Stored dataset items
· · · ·

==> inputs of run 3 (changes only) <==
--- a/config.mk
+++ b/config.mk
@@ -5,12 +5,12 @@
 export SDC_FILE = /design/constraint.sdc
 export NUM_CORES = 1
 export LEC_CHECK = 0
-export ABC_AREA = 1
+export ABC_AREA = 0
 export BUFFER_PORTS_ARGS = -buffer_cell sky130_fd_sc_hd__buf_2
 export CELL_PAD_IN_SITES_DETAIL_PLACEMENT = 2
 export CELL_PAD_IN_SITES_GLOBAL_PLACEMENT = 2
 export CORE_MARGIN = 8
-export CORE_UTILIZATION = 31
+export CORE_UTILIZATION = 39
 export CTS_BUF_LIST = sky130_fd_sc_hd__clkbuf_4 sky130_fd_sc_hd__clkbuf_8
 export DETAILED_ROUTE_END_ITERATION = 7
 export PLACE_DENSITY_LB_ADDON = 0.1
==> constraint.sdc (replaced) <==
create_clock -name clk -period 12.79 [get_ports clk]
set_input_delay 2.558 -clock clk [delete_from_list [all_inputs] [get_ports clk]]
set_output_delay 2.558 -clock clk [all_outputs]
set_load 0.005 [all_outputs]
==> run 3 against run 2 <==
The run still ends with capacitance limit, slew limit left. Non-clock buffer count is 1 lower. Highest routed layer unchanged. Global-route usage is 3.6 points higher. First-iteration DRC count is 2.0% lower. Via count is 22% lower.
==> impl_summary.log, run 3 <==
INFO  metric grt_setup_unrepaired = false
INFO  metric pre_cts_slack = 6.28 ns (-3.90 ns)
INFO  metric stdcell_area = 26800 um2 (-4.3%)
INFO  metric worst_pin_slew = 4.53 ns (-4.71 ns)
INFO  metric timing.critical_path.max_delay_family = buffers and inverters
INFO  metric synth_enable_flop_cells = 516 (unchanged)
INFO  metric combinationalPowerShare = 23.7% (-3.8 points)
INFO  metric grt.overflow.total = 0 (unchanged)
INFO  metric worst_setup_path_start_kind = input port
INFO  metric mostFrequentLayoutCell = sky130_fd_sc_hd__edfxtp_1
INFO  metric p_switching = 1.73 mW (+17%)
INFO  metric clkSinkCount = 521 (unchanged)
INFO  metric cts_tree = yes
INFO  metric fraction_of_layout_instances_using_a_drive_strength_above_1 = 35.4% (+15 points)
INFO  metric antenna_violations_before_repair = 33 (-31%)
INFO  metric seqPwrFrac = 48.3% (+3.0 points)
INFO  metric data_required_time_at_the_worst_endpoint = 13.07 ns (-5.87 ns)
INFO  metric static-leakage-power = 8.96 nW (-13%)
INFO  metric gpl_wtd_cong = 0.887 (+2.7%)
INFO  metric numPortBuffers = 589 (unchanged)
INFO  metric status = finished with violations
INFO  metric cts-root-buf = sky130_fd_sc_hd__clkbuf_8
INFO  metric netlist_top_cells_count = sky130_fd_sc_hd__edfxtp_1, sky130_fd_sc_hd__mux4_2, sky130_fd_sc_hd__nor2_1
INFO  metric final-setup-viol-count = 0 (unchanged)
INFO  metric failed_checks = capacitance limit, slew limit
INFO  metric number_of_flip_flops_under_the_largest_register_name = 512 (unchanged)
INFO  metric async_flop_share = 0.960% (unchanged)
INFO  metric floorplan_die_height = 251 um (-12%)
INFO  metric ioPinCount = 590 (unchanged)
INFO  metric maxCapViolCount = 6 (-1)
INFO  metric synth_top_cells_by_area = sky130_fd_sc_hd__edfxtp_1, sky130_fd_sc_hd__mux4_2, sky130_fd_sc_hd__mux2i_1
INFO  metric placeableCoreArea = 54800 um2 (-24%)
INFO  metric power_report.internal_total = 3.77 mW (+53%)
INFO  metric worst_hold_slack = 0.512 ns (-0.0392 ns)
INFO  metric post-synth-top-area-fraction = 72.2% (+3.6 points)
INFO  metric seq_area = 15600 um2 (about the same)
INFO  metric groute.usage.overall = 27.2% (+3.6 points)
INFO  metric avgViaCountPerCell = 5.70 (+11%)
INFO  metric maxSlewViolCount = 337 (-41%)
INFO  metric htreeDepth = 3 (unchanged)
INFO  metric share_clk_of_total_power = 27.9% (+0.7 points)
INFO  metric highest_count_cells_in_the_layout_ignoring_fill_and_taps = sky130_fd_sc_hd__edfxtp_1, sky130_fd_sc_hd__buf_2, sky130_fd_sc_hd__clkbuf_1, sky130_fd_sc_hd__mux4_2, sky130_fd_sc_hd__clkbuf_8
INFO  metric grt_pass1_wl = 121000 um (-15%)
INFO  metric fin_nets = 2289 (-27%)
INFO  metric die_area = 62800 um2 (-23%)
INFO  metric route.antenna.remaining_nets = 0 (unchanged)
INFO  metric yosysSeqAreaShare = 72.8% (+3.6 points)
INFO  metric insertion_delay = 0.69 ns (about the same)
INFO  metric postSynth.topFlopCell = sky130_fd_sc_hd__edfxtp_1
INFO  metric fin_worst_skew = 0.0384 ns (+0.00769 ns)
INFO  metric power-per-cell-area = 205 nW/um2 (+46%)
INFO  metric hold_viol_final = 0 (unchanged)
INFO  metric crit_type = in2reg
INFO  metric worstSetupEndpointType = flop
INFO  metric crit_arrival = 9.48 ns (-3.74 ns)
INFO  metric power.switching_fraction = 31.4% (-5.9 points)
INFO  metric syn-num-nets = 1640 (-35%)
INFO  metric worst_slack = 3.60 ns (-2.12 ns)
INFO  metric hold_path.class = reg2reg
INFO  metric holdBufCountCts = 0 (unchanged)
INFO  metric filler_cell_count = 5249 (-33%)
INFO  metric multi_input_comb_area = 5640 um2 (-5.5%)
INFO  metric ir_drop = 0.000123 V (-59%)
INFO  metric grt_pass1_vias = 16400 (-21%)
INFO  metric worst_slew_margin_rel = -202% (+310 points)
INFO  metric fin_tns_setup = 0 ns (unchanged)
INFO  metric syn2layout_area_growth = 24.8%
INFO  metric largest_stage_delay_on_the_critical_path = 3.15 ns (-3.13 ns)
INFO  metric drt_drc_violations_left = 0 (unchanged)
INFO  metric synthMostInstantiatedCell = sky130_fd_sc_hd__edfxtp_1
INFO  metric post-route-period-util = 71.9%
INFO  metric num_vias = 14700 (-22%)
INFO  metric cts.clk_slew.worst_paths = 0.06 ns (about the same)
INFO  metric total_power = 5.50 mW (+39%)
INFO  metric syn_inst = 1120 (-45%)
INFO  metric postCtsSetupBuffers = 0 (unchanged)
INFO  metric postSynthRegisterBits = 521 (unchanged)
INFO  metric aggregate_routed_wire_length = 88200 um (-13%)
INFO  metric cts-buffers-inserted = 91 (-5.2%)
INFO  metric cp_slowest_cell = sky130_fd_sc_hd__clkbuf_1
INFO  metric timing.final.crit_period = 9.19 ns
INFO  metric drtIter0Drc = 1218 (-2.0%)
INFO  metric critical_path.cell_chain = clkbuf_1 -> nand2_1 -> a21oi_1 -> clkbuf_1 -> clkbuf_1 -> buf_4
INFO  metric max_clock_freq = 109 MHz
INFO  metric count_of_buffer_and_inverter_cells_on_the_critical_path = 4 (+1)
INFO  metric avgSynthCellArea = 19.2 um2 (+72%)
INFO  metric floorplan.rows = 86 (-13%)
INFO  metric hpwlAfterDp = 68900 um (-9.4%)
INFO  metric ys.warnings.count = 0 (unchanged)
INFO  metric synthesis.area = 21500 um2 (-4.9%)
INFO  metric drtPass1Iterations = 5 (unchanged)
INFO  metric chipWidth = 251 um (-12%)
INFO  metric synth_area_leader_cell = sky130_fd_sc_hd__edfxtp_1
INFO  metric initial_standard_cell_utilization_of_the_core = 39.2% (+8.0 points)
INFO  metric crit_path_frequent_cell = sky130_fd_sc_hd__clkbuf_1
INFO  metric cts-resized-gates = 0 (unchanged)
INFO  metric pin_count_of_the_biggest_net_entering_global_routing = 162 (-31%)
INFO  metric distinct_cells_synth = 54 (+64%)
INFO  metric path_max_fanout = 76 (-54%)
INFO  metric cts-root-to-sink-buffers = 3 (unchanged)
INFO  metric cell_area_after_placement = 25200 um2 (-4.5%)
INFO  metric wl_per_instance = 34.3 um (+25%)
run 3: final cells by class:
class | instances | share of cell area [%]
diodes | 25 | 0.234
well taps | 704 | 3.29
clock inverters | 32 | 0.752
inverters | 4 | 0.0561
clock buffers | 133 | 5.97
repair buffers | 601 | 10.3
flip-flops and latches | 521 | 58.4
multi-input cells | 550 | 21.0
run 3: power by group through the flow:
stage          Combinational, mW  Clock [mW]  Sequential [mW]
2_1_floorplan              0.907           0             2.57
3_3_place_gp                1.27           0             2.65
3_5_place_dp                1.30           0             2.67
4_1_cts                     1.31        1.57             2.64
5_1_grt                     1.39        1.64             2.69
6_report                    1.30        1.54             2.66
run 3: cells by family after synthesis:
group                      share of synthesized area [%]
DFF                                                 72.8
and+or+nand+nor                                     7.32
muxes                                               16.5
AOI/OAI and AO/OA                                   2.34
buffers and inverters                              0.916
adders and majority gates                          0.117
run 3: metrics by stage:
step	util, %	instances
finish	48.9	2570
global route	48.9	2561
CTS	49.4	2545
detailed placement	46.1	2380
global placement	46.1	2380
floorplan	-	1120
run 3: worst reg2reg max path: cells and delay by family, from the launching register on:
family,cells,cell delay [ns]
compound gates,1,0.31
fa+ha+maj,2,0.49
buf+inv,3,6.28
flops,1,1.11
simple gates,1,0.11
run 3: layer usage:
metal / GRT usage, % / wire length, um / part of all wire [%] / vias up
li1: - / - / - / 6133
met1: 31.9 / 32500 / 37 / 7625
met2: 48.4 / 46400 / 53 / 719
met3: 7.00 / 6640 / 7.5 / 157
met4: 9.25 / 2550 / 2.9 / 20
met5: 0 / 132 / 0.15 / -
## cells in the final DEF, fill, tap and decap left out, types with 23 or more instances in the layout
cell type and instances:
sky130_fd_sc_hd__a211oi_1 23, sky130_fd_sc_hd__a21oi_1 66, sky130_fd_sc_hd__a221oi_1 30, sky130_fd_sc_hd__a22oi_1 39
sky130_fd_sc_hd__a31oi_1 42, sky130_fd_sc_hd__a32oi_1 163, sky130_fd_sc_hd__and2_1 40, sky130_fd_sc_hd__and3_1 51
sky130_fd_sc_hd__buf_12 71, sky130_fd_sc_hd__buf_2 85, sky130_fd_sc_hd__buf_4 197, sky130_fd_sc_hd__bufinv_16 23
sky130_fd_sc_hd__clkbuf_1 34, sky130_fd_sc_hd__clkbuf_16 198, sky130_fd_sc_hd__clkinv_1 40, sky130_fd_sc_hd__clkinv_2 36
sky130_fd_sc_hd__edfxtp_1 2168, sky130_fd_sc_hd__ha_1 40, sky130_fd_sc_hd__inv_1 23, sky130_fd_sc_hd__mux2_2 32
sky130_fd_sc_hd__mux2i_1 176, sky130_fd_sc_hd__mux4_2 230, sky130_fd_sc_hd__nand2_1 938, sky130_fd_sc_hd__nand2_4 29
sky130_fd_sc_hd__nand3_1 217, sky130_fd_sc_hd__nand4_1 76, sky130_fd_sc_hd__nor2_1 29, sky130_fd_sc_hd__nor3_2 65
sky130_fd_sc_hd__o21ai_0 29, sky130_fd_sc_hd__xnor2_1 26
### config.mk
export PLATFORM = sky130hd
export DESIGN_NAME = one_wire_bus_master_core
export DESIGN_NICKNAME = d
export VERILOG_FILES = /design/src/rtl/core/owbm_pkg.sv /design/src/rtl/core/one_wire_bus_master_core.sv
export SDC_FILE = /design/constraint.sdc
export NUM_CORES = 1
export LEC_CHECK = 0
export BUFFER_PORTS_ARGS = -buffer_cell sky130_fd_sc_hd__buf_2
export CAP_MARGIN = 10
export CORE_MARGIN = 2
export CORE_UTILIZATION = 30
export DETAILED_ROUTE_END_ITERATION = 7
export GPL_ROUTABILITY_DRIVEN = 0
export GPL_TIMING_DRIVEN = 0
export SETUP_SLACK_MARGIN = 0.3
export SYNTH_ARGS = -nofsm -noshare
export SYNTH_HDL_FRONTEND = slang
export SYNTH_SLANG_ARGS = --single-unit
export TNS_END_PERCENT = 50
### constraint.sdc
create_clock -name i_clk -period 4.3 [get_ports i_clk]
set_input_delay 0.86 -clock i_clk [delete_from_list [all_inputs] [get_ports i_clk]]
set_output_delay 0.86 -clock i_clk [all_outputs]
set_load 0.02 [all_outputs]
$ cat config.mk
export PLATFORM = sky130hd
export DESIGN_NAME = multichannel_feedback_window_monitor_unit
export DESIGN_NICKNAME = d
export VERILOG_FILES = /design/src/rtl/mfwm_pkg.sv /design/src/rtl/mfwm_ram.sv /design/src/rtl/multichannel_feedback_window_monitor_unit.sv
export SDC_FILE = /design/constraint.sdc
export NUM_CORES = 2
export LEC_CHECK = 0
export BUFFER_PORTS_ARGS = -buffer_cell sky130_fd_sc_hd__buf_2
export CORE_MARGIN = 1
export CORE_UTILIZATION = 55
export CTS_CLUSTER_DIAMETER = 80
export DETAILED_ROUTE_END_ITERATION = 8
export GPL_TIMING_DRIVEN = 0
export PLACE_DENSITY = 0.72
export SLEW_MARGIN = 20
export SYNTH_ARGS = -nofsm -noshare
export SYNTH_HDL_FRONTEND = slang
export SYNTH_SLANG_ARGS = --single-unit
$ cat constraint.sdc
create_clock -name clk -period 24.3 [get_ports clk]
set_clock_uncertainty 0.1 [all_clocks]
set_input_delay 4.86 -clock clk [delete_from_list [all_inputs] [get_ports clk]]
set_output_delay 4.86 -clock clk [all_outputs]
set_load 0.02 [all_outputs]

· · · ·

Task statement
Your reply is to repeat, unchanged, the lines above running from the one with "export CORE_MARGIN = 8" up to and including the one with "cts_tree = yes".

Answer below
 export CORE_MARGIN = 8
-export CORE_UTILIZATION = 31
+export CORE_UTILIZATION = 39
 export CTS_BUF_LIST = sky130_fd_sc_hd__clkbuf_4 sky130_fd_sc_hd__clkbuf_8
 export DETAILED_ROUTE_END_ITERATION = 7
 export PLACE_DENSITY_LB_ADDON = 0.1
==> constraint.sdc (replaced) <==
create_clock -name clk -period 12.79 [get_ports clk]
set_input_delay 2.558 -clock clk [delete_from_list [all_inputs] [get_ports clk]]
set_output_delay 2.558 -clock clk [all_outputs]
set_load 0.005 [all_outputs]
==> run 3 against run 2 <==
The run still ends with capacitance limit, slew limit left. Non-clock buffer count is 1 lower. Highest routed layer unchanged. Global-route usage is 3.6 points higher. First-iteration DRC count is 2.0% lower. Via count is 22% lower.
==> impl_summary.log, run 3 <==
INFO  metric grt_setup_unrepaired = false
INFO  metric pre_cts_slack = 6.28 ns (-3.90 ns)
INFO  metric stdcell_area = 26800 um2 (-4.3%)
INFO  metric worst_pin_slew = 4.53 ns (-4.71 ns)
INFO  metric timing.critical_path.max_delay_family = buffers and inverters
INFO  metric synth_enable_flop_cells = 516 (unchanged)
INFO  metric combinationalPowerShare = 23.7% (-3.8 points)
INFO  metric grt.overflow.total = 0 (unchanged)
INFO  metric worst_setup_path_start_kind = input port
INFO  metric mostFrequentLayoutCell = sky130_fd_sc_hd__edfxtp_1
INFO  metric p_switching = 1.73 mW (+17%)
INFO  metric clkSinkCount = 521 (unchanged)
INFO  metric cts_tree = yes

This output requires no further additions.